§ ASSIGNED TASK: Could you reproduce the lines below from the one with "## kinds of" through the one with "## per-layer routing"? Keep both ends and add nothing.

§ DATA FOR PROCESSING:
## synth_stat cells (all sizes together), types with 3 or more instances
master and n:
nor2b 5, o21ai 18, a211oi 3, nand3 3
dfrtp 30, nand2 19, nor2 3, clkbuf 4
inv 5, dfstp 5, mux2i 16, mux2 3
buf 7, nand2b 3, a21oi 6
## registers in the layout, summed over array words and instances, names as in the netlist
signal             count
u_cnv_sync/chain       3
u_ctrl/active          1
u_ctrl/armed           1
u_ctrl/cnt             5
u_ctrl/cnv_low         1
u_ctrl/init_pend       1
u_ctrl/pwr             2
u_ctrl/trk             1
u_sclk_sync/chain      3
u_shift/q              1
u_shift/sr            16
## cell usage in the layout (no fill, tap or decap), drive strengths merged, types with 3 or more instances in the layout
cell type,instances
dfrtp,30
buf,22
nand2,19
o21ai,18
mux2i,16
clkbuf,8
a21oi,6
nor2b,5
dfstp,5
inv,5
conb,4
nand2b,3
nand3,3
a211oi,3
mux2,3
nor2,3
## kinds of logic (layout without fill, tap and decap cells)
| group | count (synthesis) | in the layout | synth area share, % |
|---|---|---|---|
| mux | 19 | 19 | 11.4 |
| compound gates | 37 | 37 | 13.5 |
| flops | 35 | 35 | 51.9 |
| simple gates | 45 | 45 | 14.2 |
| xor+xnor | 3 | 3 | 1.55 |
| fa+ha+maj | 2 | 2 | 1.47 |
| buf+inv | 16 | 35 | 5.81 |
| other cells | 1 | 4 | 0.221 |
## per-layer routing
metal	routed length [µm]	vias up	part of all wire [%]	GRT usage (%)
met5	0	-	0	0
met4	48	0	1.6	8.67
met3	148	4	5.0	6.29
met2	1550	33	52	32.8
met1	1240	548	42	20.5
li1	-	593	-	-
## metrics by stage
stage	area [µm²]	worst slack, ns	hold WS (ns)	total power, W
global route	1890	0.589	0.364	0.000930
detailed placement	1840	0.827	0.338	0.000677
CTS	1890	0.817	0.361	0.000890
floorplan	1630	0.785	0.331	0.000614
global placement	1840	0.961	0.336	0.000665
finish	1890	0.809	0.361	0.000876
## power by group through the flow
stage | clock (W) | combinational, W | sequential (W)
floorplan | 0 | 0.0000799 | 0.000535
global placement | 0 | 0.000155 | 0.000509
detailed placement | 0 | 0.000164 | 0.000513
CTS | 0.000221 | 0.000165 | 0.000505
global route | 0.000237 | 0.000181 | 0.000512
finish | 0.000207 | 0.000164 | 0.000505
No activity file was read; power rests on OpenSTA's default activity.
--- config.mk ---
export PLATFORM = sky130hd
export DESIGN_NAME = ctl_seq
export DESIGN_NICKNAME = d
export VERILOG_FILES = /design/src/rtl/ctl_seq_pkg.sv /design/src/rtl/ctl_target.sv /design/src/rtl/ctl_cyc_timer.sv /design/src/rtl/ctl_seq.sv
export SDC_FILE = /design/constraint.sdc
export NUM_CORES = 1
export LEC_CHECK = 0
export ABC_AREA = 0
export CORE_ASPECT_RATIO = 1.75
export CORE_MARGIN = 5
export CORE_UTILIZATION = 44
export DETAILED_ROUTE_END_ITERATION = 8
export DONT_BUFFER_PORTS = 1
export PLACE_DENSITY_LB_ADDON = 0.15
export SETUP_SLACK_MARGIN = 0.05
export SYNTH_ARGS = -nofsm -noshare
export SYNTH_HDL_FRONTEND = slang
export SYNTH_SLANG_ARGS = --single-unit
export TNS_END_PERCENT = 20
--- constraint.sdc ---
create_clock -name clk_i -period 3.4 [get_ports clk_i]
set_clock_uncertainty 0.15 [all_clocks]
set_input_delay 0.51 -clock clk_i [delete_from_list [all_inputs] [get_ports clk_i]]
set_output_delay 0.51 -clock clk_i [all_outputs]
set_load 0.05 [all_outputs]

§ RESPONSE FOR THIS EXERCISE:
## kinds of logic (layout without fill, tap and decap cells)
| group | count (synthesis) | in the layout | synth area share, % |
|---|---|---|---|
| mux | 19 | 19 | 11.4 |
| compound gates | 37 | 37 | 13.5 |
| flops | 35 | 35 | 51.9 |
| simple gates | 45 | 45 | 14.2 |
| xor+xnor | 3 | 3 | 1.55 |
| fa+ha+maj | 2 | 2 | 1.47 |
| buf+inv | 16 | 35 | 5.81 |
| other cells | 1 | 4 | 0.221 |
## per-layer routing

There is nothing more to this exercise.